Records to use:
____

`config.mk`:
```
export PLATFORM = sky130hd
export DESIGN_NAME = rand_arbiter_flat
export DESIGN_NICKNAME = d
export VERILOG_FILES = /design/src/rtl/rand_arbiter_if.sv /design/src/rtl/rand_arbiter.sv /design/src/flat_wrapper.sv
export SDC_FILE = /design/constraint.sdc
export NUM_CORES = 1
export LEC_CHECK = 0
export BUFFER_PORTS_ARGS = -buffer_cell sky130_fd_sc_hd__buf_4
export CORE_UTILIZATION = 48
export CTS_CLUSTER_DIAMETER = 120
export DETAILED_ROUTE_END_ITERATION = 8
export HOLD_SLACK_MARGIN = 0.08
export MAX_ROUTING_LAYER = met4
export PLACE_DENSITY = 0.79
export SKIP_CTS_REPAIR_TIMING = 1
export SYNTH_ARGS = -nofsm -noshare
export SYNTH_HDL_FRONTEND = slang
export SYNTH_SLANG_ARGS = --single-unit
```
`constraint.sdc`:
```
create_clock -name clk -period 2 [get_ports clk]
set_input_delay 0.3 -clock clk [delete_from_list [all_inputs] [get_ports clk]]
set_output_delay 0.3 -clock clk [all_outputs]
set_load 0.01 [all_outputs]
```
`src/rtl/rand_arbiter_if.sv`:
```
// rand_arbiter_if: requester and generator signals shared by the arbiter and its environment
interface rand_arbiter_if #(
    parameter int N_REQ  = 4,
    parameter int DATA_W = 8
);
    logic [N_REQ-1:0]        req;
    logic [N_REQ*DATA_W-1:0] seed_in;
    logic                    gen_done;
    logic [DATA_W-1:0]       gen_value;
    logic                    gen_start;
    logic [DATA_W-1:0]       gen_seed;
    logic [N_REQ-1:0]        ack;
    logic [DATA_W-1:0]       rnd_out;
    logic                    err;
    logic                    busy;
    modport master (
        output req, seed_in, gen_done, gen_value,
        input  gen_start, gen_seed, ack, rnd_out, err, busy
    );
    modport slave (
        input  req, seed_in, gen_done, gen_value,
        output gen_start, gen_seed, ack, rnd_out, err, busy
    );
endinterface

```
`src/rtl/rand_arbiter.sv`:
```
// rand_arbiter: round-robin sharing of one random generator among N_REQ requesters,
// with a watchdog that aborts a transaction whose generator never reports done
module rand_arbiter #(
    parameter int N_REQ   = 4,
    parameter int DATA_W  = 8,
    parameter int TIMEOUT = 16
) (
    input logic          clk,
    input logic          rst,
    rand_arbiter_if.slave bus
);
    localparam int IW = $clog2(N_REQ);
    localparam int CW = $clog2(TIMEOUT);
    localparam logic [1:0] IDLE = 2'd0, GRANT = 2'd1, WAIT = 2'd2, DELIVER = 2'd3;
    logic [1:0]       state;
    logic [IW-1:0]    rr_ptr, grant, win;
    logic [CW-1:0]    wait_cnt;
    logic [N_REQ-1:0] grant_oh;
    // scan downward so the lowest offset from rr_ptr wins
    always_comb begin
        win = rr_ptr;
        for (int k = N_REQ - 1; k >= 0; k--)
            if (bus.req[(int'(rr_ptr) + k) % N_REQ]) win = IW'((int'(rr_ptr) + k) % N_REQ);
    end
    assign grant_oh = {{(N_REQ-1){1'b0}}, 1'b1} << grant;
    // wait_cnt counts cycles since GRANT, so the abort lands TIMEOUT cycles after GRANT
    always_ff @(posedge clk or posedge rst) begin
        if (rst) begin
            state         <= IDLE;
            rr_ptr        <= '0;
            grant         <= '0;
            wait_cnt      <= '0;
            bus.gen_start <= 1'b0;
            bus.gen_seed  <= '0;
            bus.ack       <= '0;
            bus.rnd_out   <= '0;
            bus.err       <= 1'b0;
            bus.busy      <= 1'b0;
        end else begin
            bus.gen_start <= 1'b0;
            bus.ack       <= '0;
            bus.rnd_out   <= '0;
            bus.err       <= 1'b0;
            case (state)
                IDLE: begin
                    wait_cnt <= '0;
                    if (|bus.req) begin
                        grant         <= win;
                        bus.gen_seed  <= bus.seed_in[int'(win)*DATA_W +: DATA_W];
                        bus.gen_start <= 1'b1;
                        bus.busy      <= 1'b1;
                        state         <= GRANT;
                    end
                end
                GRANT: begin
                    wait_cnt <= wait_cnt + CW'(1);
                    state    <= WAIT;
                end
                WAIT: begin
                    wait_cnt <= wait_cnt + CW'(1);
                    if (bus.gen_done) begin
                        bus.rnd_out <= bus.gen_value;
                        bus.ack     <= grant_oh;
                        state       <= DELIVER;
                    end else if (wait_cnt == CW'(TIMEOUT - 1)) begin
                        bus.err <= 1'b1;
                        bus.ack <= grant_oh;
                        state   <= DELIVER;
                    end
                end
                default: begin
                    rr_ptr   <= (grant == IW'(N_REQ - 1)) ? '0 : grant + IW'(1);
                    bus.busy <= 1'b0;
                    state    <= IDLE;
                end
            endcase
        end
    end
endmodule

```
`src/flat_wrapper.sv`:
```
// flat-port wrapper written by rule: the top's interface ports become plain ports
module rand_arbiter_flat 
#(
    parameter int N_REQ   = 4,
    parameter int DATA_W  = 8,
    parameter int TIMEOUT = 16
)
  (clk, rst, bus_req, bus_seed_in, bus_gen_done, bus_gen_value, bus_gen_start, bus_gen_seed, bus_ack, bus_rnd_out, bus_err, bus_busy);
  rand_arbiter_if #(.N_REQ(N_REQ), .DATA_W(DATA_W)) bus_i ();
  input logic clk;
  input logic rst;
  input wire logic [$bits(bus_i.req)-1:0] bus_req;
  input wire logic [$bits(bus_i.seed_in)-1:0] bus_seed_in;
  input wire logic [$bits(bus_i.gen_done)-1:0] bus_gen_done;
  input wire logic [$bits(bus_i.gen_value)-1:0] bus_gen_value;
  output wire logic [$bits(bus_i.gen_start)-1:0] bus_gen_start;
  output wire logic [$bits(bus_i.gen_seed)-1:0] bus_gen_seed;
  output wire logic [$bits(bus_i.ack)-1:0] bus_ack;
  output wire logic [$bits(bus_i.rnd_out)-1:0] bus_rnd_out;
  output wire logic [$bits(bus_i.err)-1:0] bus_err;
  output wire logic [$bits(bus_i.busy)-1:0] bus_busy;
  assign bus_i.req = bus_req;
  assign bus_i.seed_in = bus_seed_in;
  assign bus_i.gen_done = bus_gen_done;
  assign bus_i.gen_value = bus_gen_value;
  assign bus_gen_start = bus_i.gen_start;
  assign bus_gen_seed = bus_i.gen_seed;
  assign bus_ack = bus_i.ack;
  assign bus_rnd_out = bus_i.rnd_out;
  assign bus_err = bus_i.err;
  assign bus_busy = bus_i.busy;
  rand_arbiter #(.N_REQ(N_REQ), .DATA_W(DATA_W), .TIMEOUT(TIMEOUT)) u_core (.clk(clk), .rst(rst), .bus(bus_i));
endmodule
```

____

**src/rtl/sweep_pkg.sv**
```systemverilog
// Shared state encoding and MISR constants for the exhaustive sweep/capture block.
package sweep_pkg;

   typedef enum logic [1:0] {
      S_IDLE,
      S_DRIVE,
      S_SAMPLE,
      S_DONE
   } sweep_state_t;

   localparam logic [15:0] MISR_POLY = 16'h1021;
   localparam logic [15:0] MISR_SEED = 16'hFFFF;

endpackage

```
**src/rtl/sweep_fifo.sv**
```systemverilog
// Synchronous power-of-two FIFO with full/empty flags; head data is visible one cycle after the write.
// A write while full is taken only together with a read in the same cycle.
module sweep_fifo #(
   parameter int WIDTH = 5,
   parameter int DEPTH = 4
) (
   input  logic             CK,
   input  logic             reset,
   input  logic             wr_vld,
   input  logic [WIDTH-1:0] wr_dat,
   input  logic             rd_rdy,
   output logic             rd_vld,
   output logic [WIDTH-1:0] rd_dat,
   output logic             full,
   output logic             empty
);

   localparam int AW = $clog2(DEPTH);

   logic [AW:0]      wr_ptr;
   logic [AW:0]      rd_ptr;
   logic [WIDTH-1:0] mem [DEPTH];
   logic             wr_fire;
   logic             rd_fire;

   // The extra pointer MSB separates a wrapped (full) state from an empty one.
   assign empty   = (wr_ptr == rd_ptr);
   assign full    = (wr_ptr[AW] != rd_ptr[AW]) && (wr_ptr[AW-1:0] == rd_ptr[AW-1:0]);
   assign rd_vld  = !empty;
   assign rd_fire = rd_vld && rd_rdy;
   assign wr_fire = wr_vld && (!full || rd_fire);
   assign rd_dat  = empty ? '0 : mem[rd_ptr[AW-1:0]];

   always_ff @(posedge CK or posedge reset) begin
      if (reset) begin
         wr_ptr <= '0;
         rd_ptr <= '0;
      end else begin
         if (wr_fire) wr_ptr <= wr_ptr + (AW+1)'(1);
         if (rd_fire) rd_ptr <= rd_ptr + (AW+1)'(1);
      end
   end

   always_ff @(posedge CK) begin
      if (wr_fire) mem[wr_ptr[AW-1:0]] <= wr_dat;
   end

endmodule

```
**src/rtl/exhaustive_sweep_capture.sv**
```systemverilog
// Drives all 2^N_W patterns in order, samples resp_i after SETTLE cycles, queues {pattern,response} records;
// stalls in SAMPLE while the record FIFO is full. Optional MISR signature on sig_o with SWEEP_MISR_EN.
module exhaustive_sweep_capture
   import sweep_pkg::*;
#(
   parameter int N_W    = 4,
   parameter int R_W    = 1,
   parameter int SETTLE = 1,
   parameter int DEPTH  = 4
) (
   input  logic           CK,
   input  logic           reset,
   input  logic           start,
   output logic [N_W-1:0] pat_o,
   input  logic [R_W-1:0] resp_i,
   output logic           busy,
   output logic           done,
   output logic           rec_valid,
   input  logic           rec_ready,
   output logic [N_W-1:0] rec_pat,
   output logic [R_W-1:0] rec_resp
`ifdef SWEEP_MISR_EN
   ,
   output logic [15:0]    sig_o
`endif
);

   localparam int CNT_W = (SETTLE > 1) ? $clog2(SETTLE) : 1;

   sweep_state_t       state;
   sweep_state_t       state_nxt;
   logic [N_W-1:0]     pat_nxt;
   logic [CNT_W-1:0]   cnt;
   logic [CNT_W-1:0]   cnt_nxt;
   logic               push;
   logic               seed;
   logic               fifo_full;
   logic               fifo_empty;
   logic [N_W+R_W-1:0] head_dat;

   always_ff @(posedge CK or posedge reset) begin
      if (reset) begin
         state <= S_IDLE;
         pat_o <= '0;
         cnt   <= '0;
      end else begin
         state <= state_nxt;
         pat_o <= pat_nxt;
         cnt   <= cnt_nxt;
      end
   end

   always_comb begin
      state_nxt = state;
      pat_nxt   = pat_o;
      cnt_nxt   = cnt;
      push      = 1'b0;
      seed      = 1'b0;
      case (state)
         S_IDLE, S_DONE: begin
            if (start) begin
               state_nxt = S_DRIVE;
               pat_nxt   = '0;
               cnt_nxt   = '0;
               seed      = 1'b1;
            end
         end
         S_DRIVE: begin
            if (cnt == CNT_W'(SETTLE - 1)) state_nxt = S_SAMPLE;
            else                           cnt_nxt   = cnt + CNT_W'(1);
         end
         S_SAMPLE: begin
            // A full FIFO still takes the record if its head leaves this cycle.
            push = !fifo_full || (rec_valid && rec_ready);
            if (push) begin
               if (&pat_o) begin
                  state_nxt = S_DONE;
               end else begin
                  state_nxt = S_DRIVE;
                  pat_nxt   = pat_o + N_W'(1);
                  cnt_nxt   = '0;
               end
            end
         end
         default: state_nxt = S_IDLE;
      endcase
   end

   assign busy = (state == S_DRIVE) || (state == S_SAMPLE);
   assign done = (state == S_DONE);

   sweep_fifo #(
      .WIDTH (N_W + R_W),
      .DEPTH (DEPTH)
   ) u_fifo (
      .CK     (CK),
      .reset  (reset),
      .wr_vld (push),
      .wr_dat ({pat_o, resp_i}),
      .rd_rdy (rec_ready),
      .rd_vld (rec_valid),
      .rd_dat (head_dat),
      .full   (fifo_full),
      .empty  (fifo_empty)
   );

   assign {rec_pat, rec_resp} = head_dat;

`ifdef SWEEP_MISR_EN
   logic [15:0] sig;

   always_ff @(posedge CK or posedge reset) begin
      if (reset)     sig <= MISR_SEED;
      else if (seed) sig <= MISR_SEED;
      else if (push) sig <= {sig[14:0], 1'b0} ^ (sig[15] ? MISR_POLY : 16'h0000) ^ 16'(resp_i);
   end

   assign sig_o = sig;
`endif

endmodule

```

____

Problem details: Number of lines above with the word "push": supply it alone.

Solution for this task: 6